Distinguishing Perception From Feeling & Why It’s Important

Perceptions are meaning-making – they are an interpretation of experience, and help to shape our understanding of the world around us. But feelings are experience – they don’t lie. The ability to distinguish between perceptions and feelings can be tricky, but gives us the power to better manage our emotional wellbeing.

So, how do we differentiate between the two?

A simple test is to replace "I feel" with "I think" at the beginning of your sentence. For instance, in the sentence "I feel abandoned," you can replace "I feel" with "I think" and say, "I think I'm being abandoned," or "I think you're abandoning me," and the sentence remains coherent. But, if you start a sentence with "I think" when expressing a feeling, you still need to use "feel" to convey the emotion, such as "I think I'm feeling hopeless" or "I feel hopeless."
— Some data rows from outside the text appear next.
**config.mk**
```make
export PLATFORM = sky130hd
export DESIGN_NAME = bsd_core
export DESIGN_NICKNAME = d
export VERILOG_FILES = /design/src/rtl/bsd_pkg.sv /design/src/rtl/bsd_core.sv /design/src/rtl/bsd_sine_mod.sv /design/src/rtl/bsd_i2c_tgt.sv
export SDC_FILE = /design/constraint.sdc
export NUM_CORES = 2
export LEC_CHECK = 0
export BUFFER_PORTS_ARGS = -buffer_cell sky130_fd_sc_hd__buf_2
export CORE_MARGIN = 8
export CORE_UTILIZATION = 35
export DETAILED_ROUTE_END_ITERATION = 16
export MAX_ROUTING_LAYER = met4
export SYNTH_ARGS = -nofsm -noshare
export SYNTH_HDL_FRONTEND = slang
export SYNTH_SLANG_ARGS = --single-unit
```
**constraint.sdc**
```tcl
create_clock -name clock -period 38.9 [get_ports clock]
set_input_delay 1.945 -clock clock [delete_from_list [all_inputs] [get_ports clock]]
set_output_delay 1.945 -clock clock [all_outputs]
set_load 0.1 [all_outputs]
```
**src/rtl/bsd_pkg.sv**
```systemverilog
// constants and carrier types shared by the sine drive core
// assumes one 200 MHz clock and a byte-wide register space on i2c
package bsd_pkg;

  // ==========================================================
  // register offsets
  localparam logic [7:0] REG_SPEED_LO     = 8'h00;
  localparam logic [7:0] REG_SPEED_HI     = 8'h01;
  localparam logic [7:0] REG_FAULT_STATUS = 8'h10;
  localparam logic [7:0] REG_FAULT_CAUSE  = 8'h11;
  localparam logic [7:0] REG_CURRENT      = 8'h12;
  localparam logic [7:0] REG_SUPPLY       = 8'h13;
  localparam logic [7:0] REG_DUTY         = 8'h14;
  localparam logic [7:0] REG_CFG_BASE     = 8'h20;
  localparam int         CFG_WORDS        = 12;
  localparam logic [3:0] CFG_LAST         = 4'hb;

  // ==========================================================
  // field positions
  localparam int BIT_OVER_TEMP = 7;
  localparam int BIT_OVER_CURR = 5;
  localparam int BIT_LOCK      = 4;
  localparam int CFG_MODE      = 0;  // mode word index
  localparam int CFG_OC_THR    = 1;  // overcurrent threshold
  localparam int CFG_DUTY_CAP  = 2;  // peak duty cap, upper 8 bits
  localparam int BIT_VREG_SEL  = 0;  // output_voltage_select
  localparam int SRC_LSB       = 1;  // speed source, two bits
  localparam int SRC_MSB       = 2;

  // speed command sources
  localparam logic [1:0] SRC_PWM    = 2'h0;
  localparam logic [1:0] SRC_ANALOG = 2'h1;
  localparam logic [1:0] SRC_I2C    = 2'h2;

  // ==========================================================
  // thresholds and timing
  localparam logic [7:0] THERMAL_TRIP = 8'h96;  // 150 degC code
  localparam logic [7:0] THERMAL_HYS  = 8'h0a;  // 10 degC code
  localparam int CLK_KHZ          = 200000;
  localparam int LOCK_OFF_MS      = 5000;
  localparam int LOCK_OFF_CYCLES  = LOCK_OFF_MS * CLK_KHZ;
  localparam int SUPPLY_SAMPLE_US = 10;
  localparam int SUPPLY_CYCLES    = SUPPLY_SAMPLE_US * CLK_KHZ / 1000;
  localparam logic [8:0] PWM_WIN  = 9'h1fe;  // 511 samples a window
  localparam logic [7:0] RAMP_TOP = 8'hff;   // duty ramp divider
  localparam logic [6:0] I2C_ADDR = 7'h52;   // arbitrary value

  // ==========================================================
  // sine table placement
  localparam logic [8:0] SINE_MID = 9'h094;
  localparam logic [5:0] PH_B_OFS = 6'h15;
  localparam logic [5:0] PH_C_OFS = 6'h2b;

  // per-phase drive: pwm high side, enable low means high impedance
  typedef struct packed {
    logic [2:0] pwm;
    logic [2:0] en;
  } bsd_phase_t;

  // register access from the i2c target
  typedef struct packed {
    logic [7:0] addr;
    logic       wr;
    logic       rd;
    logic [7:0] wdata;
  } bsd_bus_t;

endpackage

```
**src/rtl/bsd_core.sv**
```systemverilog
// sine drive core: speed select, duty ramp, faults, lock retry,
// eeprom load and the i2c register map
// assumes eeprom data arrives one cycle after ee_addr, adc codes
// are on this clock; speed, direction and i2c pins are asynchronous
`timescale 1ns/1ps
`default_nettype none
// Behaviour
// - regulator target 5 V when select is 0, 3.3 V when 1
// - shut down above trip temperature, resume below trip minus hysteresis
// - status bit 7 at 0x10 stays set during thermal shutdown
// - overcurrent puts all phase drivers high impedance until it clears
// - overcurrent sets status bit 5 at 0x10
// - rotor lock stops driving the phases at once
// - after release delay drive restarts; persisting lock repeats the cycle
// - lock holds status bit 4 at 0x10 and records its cause
// - speed command from pin pwm duty, pin analog level or register
// - peak duty follows command, held back by limiting functions
// - third harmonic sine, one phase grounded, two phases modulated
// - peak duty is the highest duty within one electrical cycle
// - peak amplitude scales linearly with peak duty
// - eeprom copied to operating registers after power-on and wake
// - host register writes replace eeprom values except while an eeprom load is in progress
// - tach output toggles every half electrical turn, once per 32 commutation steps
// - direction input level sets commutation direction
// - phase current always, supply periodically sampled and readable
module bsd_core import bsd_pkg::*; #(
  parameter int LOCK_CYCLES = LOCK_OFF_CYCLES  // lock release time
) (
  input  wire logic       clock,           // 200 MHz
  input  wire logic       reset,           // async, high
  input  wire logic       scl_pin,         // i2c clock pin
  input  wire logic       sda_pin,         // i2c data pin level
  output logic            sda_out,         // i2c data drive value
  output logic            sda_oe,          // i2c data pulled low
  input  wire logic       speed_pin,       // speed pin, pwm mode
  input  wire logic [8:0] speed_adc,       // speed pin, analog code
  input  wire logic       direction_input, // rotation direction pin
  input  wire logic [7:0] temp_code,       // die temperature code
  input  wire logic [7:0] phase_current,   // fet current code
  input  wire logic [7:0] supply_adc,      // supply voltage code
  input  wire logic       lock_detect,     // rotor lock seen
  input  wire logic [2:0] lock_cause,      // which lock check fired
  input  wire logic       duty_hold,       // current limit, no rise
  input  wire logic       avs_hold,        // anti_voltage_surge, no fall
  input  wire logic       sleep_exit,      // wake pulse
  input  wire logic [7:0] ee_data,         // eeprom word
  output logic [3:0]      ee_addr,         // eeprom word index
  output var  bsd_phase_t phase_drive,     // phase pwm and enables
  output logic            tach_output,     // speed indication
  output logic            vreg_target_3v3  // 1: 3.3 V, 0: 5 V
);

  typedef struct packed {
    logic                      spd_s1, spd_s2, dir_s1, dir_s2;
    logic [8:0]                win, high, pwm_cmd, speed_i2c, duty;
    logic [CFG_WORDS-1:0][7:0] cfg;
    logic                      ld_busy, ld_pend;
    logic [3:0]                ee_addr, ld_slot;
    logic                      hot, oc, oc_flag, lock_wait;
    logic [29:0]               lock_timer;
    logic [2:0]                cause;
    logic [7:0]                ramp, cur, sup;
    logic [15:0]               acc;
    logic [10:0]               sup_cnt;
    logic                      step, tach;
  } bsd_core_t;

  bsd_core_t  s, n;
  bsd_bus_t   bus;
  logic [7:0] rdata, status;
  logic [8:0] cmd, target, cap;
  logic [7:0] cfg_idx;
  logic       turn, drive_en, stat_rd;

  // ==========================================================
  // i2c target and sine modulator
  bsd_i2c_tgt u_i2c (
    .clock   (clock),
    .reset   (reset),
    .scl_pin (scl_pin),
    .sda_pin (sda_pin),
    .rdata   (rdata),
    .sda_oe  (sda_oe),
    .bus     (bus)
  );

  bsd_sine_mod u_sine (
    .clock   (clock),
    .reset   (reset),
    .step    (s.step),
    .reverse (s.dir_s2),
    .peak    (s.duty),
    .enable  (drive_en),
    .drive   (phase_drive),
    .turn    (turn)
  );

  // ==========================================================
  // register read map
  assign cfg_idx = 8'(bus.addr - REG_CFG_BASE);
  always_comb begin
    status = 8'h00;
    status[BIT_OVER_TEMP] = s.hot;
    status[BIT_OVER_CURR] = s.oc_flag;
    status[BIT_LOCK] = s.lock_wait;
    case (bus.addr)
      REG_SPEED_LO:     rdata = s.speed_i2c[7:0];
      REG_SPEED_HI:     rdata = {7'h00, s.speed_i2c[8]};
      REG_FAULT_STATUS: rdata = status;
      REG_FAULT_CAUSE:  rdata = {5'h00, s.cause};
      REG_CURRENT:      rdata = s.cur;
      REG_SUPPLY:       rdata = s.sup;
      REG_DUTY:         rdata = s.duty[8:1];
      default:
        rdata = (cfg_idx < 8'(CFG_WORDS)) ? s.cfg[cfg_idx[3:0]] : 8'h00;
    endcase
  end
  assign stat_rd = bus.rd && (bus.addr == REG_FAULT_STATUS);

  // ==========================================================
  // next state
  always_comb begin
    n = s;
    n.spd_s1 = speed_pin;
    n.spd_s2 = s.spd_s1;
    n.dir_s1 = direction_input;
    n.dir_s2 = s.dir_s1;
    // pwm duty measured as high samples in a window
    n.win = (s.win == 9'h000) ? PWM_WIN : 9'(s.win - 9'h001);
    n.high = 9'(s.high + {8'h00, s.spd_s2});
    if (s.win == 9'h000) begin
      n.pwm_cmd = s.high;
      n.high = {8'h00, s.spd_s2};
    end
    // command source select and cap
    case (s.cfg[CFG_MODE][SRC_MSB:SRC_LSB])
      SRC_PWM:    cmd = s.pwm_cmd;
      SRC_ANALOG: cmd = speed_adc;
      SRC_I2C:    cmd = s.speed_i2c;
      default:    cmd = 9'h000;
    endcase
    cap = {s.cfg[CFG_DUTY_CAP], 1'b1};
    target = (cmd > cap) ? cap : cmd;
    // duty ramps toward target unless a limiter holds it
    n.ramp = 8'(s.ramp + 8'h01);
    if (s.ramp == RAMP_TOP) begin
      if (s.duty < target && !duty_hold) begin
        n.duty = 9'(s.duty + 9'h001);
      end else if (s.duty > target && !avs_hold) begin
        n.duty = 9'(s.duty - 9'h001);
      end
    end
    // thermal trip with hysteresis
    if (temp_code > THERMAL_TRIP) begin
      n.hot = 1'b1;
    end else if (temp_code < 8'(THERMAL_TRIP - THERMAL_HYS)) begin
      n.hot = 1'b0;
    end
    // overcurrent level and sticky flag, set beats read clear
    n.oc = phase_current > s.cfg[CFG_OC_THR];
    n.oc_flag = n.oc | (s.oc_flag & ~stat_rd);
    // lock stop, release wait and retry
    if (s.lock_wait) begin
      if (s.lock_timer == 30'h0) n.lock_wait = 1'b0;
      else n.lock_timer = 30'(s.lock_timer - 30'h1);
    end else if (lock_detect && !s.ld_busy) begin
      n.lock_wait = 1'b1;
      n.lock_timer = 30'(LOCK_CYCLES - 1);
      n.cause = lock_cause;
    end
    drive_en = !n.hot && !n.oc && !n.lock_wait && !s.ld_busy;
    // commutation rate follows duty
    {n.step, n.acc} = 17'({1'b0, s.acc} + 17'(s.duty));
    n.step = n.step && drive_en;
    if (turn) n.tach = !s.tach;
    // measurements
    n.cur = phase_current;
    n.sup_cnt = 11'(s.sup_cnt - 11'h001);
    if (s.sup_cnt == 11'h000) begin
      n.sup = supply_adc;
      n.sup_cnt = 11'(SUPPLY_CYCLES - 1);
    end
    // eeprom copy, one word a cycle
    if (s.ld_pend) n.cfg[s.ld_slot] = ee_data;
    n.ld_pend = s.ld_busy;
    n.ld_slot = s.ee_addr;
    if (s.ld_busy) begin
      if (s.ee_addr == CFG_LAST) n.ld_busy = 1'b0;
      else n.ee_addr = 4'(s.ee_addr + 4'h1);
    end
    if (sleep_exit) begin
      n.ld_busy = 1'b1;
      n.ee_addr = 4'h0;
    end
    // host writes override loaded values
    if (bus.wr && !s.ld_busy && !s.ld_pend) begin
      if (bus.addr == REG_SPEED_LO) n.speed_i2c[7:0] = bus.wdata;
      if (bus.addr == REG_SPEED_HI) n.speed_i2c[8] = bus.wdata[0];
      if (cfg_idx < 8'(CFG_WORDS)) n.cfg[cfg_idx[3:0]] = bus.wdata;
    end
  end

  // state register
  always_ff @(posedge clock or posedge reset) begin
    if (reset) begin
      s <= '0;
      s.ld_busy <= 1'b1;
      s.win <= PWM_WIN;
    end else begin
      s <= n;
    end
  end

  assign sda_out         = 1'b0;
  assign ee_addr         = s.ee_addr;
  assign tach_output     = s.tach;
  assign vreg_target_3v3 = s.cfg[CFG_MODE][BIT_VREG_SEL];
endmodule
`default_nettype wire

```
**src/rtl/bsd_sine_mod.sv**
```systemverilog
// sine with third harmonic, one phase clamped low, eight-bit carrier
// assumes step pulses come from the core's commutation divider
`timescale 1ns/1ps
`default_nettype none
module bsd_sine_mod import bsd_pkg::*; (
  input  wire logic       clock,    // 200 MHz
  input  wire logic       reset,    // async, high
  input  wire logic       step,     // advance electrical angle
  input  wire logic       reverse,  // run angle backwards
  input  wire logic [8:0] peak,     // output_duty_peak
  input  wire logic       enable,   // drivers allowed
  output var  bsd_phase_t drive,    // phase pwm and enables
  output logic            turn      // half-turn pulse
);

  typedef struct packed {
    logic [5:0] phase;
    logic [7:0] cnt;
    bsd_phase_t drive;
    logic       turn;
  } bsd_sine_t;

  bsd_sine_t s, n;

  // quarter-wave table, amplitude 147 around SINE_MID
  function automatic logic [8:0] sin_u(input logic [5:0] p);
    logic [4:0] q;
    logic [7:0] m;
    q = p[4] ? 5'(5'h10 - {1'b0, p[3:0]}) : {1'b0, p[3:0]};
    case (q)
      5'h00: m = 8'h00;  5'h01: m = 8'h0e;  5'h02: m = 8'h1d;
      5'h03: m = 8'h2b;  5'h04: m = 8'h38;  5'h05: m = 8'h45;
      5'h06: m = 8'h52;  5'h07: m = 8'h5d;  5'h08: m = 8'h68;
      5'h09: m = 8'h72;  5'h0a: m = 8'h7a;  5'h0b: m = 8'h82;
      5'h0c: m = 8'h88;  5'h0d: m = 8'h8d;  5'h0e: m = 8'h90;
      5'h0f: m = 8'h92;  5'h10: m = 8'h93;
      default: m = 8'h00;
    endcase
    sin_u = p[5] ? 9'(SINE_MID - {1'b0, m}) : 9'(SINE_MID + {1'b0, m});
  endfunction

  // ==========================================================
  // next state
  always_comb begin
    logic [2:0][8:0] sv;
    logic [8:0]      lo;
    logic [16:0]     prod;
    n = s;
    sv = '0;
    lo = '0;
    prod = '0;
    n.cnt = 8'(s.cnt + 8'h01);
    n.turn = 1'b0;
    // direction sets angle sense
    if (step) begin
      n.phase = reverse ? 6'(s.phase - 6'h01) : 6'(s.phase + 6'h01);
      n.turn = (n.phase[4:0] == 5'h00);
    end
    sv[0] = sin_u(s.phase);
    sv[1] = sin_u(6'(s.phase + PH_B_OFS));
    sv[2] = sin_u(6'(s.phase + PH_C_OFS));
    lo = (sv[0] < sv[1]) ? sv[0] : sv[1];
    lo = (sv[2] < lo) ? sv[2] : lo;
    // lowest phase sits at zero, others scaled by the peak
    for (int i = 0; i < 3; i++) begin
      prod = 17'(sv[i] - lo) * 17'(peak);
      n.drive.pwm[i] = enable && (s.cnt < prod[16:9]);
    end
    n.drive.en = {3{enable}};
  end

  // state register
  always_ff @(posedge clock or posedge reset) begin
    if (reset) begin
      s <= '0;
    end else begin
      s <= n;
    end
  end

  assign drive = s.drive;
  assign turn  = s.turn;

endmodule
`default_nettype wire

```
**src/rtl/bsd_i2c_tgt.sv**
```systemverilog
// i2c target: pointer byte then data bytes, auto-increment both ways
// assumes scl and sda come straight from pins, sda open drain
`timescale 1ns/1ps
`default_nettype none
module bsd_i2c_tgt import bsd_pkg::*; #(
  parameter logic [6:0] DEV_ADDR = I2C_ADDR  // target address
) (
  input  wire logic       clock,    // 200 MHz
  input  wire logic       reset,    // async, high
  input  wire logic       scl_pin,  // serial clock pin
  input  wire logic       sda_pin,  // serial data pin level
  input  wire logic [7:0] rdata,    // value at bus.addr
  output logic            sda_oe,   // pull sda low
  output var  bsd_bus_t   bus       // register access
);

  typedef enum logic [5:0] {
    I_IDLE = 6'h01, I_ADDR = 6'h02, I_WR = 6'h04,
    I_ACK  = 6'h08, I_RD   = 6'h10, I_RACK = 6'h20
  } bsd_i2c_st_t;

  typedef struct packed {
    logic        scl1, scl2, scl3, sda1, sda2, sda3;
    bsd_i2c_st_t st;
    logic [3:0]  cnt;
    logic [7:0]  sh, ptr;
    logic        first, rw, oe;
    bsd_bus_t    bus;
  } bsd_i2c_t;

  bsd_i2c_t s, n;
  logic rise, fall;

  // ==========================================================
  // next state
  always_comb begin
    n = s;
    n.scl1 = scl_pin;
    n.scl2 = s.scl1;
    n.scl3 = s.scl2;
    n.sda1 = sda_pin;
    n.sda2 = s.sda1;
    n.sda3 = s.sda2;
    n.bus.wr = 1'b0;
    n.bus.rd = 1'b0;
    rise = s.scl2 & ~s.scl3;
    fall = ~s.scl2 & s.scl3;
    if (s.bus.wr || s.bus.rd) begin
      n.ptr = 8'(s.ptr + 8'h01);
    end
    if (s.scl2 && s.scl3 && s.sda3 && !s.sda2) begin
      n.st = I_ADDR;
      n.cnt = 4'h0;
      n.first = 1'b1;
      n.oe = 1'b0;
    end else if (s.scl2 && s.scl3 && !s.sda3 && s.sda2) begin
      n.st = I_IDLE;
      n.oe = 1'b0;
    end else if (rise) begin
      case (s.st)
        I_ADDR, I_WR: begin
          n.sh = {s.sh[6:0], s.sda2};
          n.cnt = 4'(s.cnt + 4'h1);
        end
        I_RACK: if (s.sda2) n.st = I_IDLE;
        default: ;
      endcase
    end else if (fall) begin
      case (s.st)
        I_ADDR: if (s.cnt == 4'h8) begin
          n.st = (s.sh[7:1] == DEV_ADDR) ? I_ACK : I_IDLE;
          n.oe = (s.sh[7:1] == DEV_ADDR);
          n.rw = s.sh[0];
        end
        I_WR: if (s.cnt == 4'h8) begin
          n.st = I_ACK;
          n.oe = 1'b1;
          n.first = 1'b0;
          if (s.first) n.ptr = s.sh;
          n.bus.wr = !s.first;
          n.bus.wdata = s.sh;
        end
        I_ACK, I_RACK: begin
          n.cnt = 4'h1;
          n.st = s.rw ? I_RD : I_WR;
          n.oe = s.rw && !rdata[7];
          n.sh = rdata;
          n.bus.rd = s.rw;
          if (!s.rw) n.cnt = 4'h0;
        end
        I_RD: if (s.cnt == 4'h8) begin
          n.st = I_RACK;
          n.oe = 1'b0;
        end else begin
          n.sh = {s.sh[6:0], 1'b0};
          n.oe = !s.sh[6];
          n.cnt = 4'(s.cnt + 4'h1);
        end
        default: ;
      endcase
    end
    n.bus.addr = n.ptr;
  end

  // state register
  always_ff @(posedge clock or posedge reset) begin
    if (reset) begin
      s <= '0;
      s.st <= I_IDLE;
      s.scl1 <= 1'b1;
      s.scl2 <= 1'b1;
      s.scl3 <= 1'b1;
      s.sda1 <= 1'b1;
      s.sda2 <= 1'b1;
      s.sda3 <= 1'b1;
    end else begin
      s <= n;
    end
  end

  assign sda_oe = s.oe;
  assign bus    = s.bus;

endmodule
`default_nettype wire

```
Another test is to check whether someone else can be implicated in the sentence. Perceptions often imply actions by someone else (e.g., "I think I'm being abandoned [by you]" indicates an interpretation of someone's behavior or intentions). This distinction doesn't apply to feelings (e.g., "I'm feeling hopeless by you" doesn't make sense).

Here are some common words that are frequently mistaken for feelings when they are actually perceptions:

  • Abandoned

  • Attacked

  • Belittled

  • Betrayed

  • Blamed

  • Cheated

  • Criticized

  • Ignored

  • Manipulated

  • Misunderstood

  • Neglected

  • Patronized

  • Pressured

  • Rejected

  • Put Down

When we get stuck in perceptions like “feeling abandoned”, we spend more time attributing meaning to others' actions than understanding our own emotions, losing agency in the process.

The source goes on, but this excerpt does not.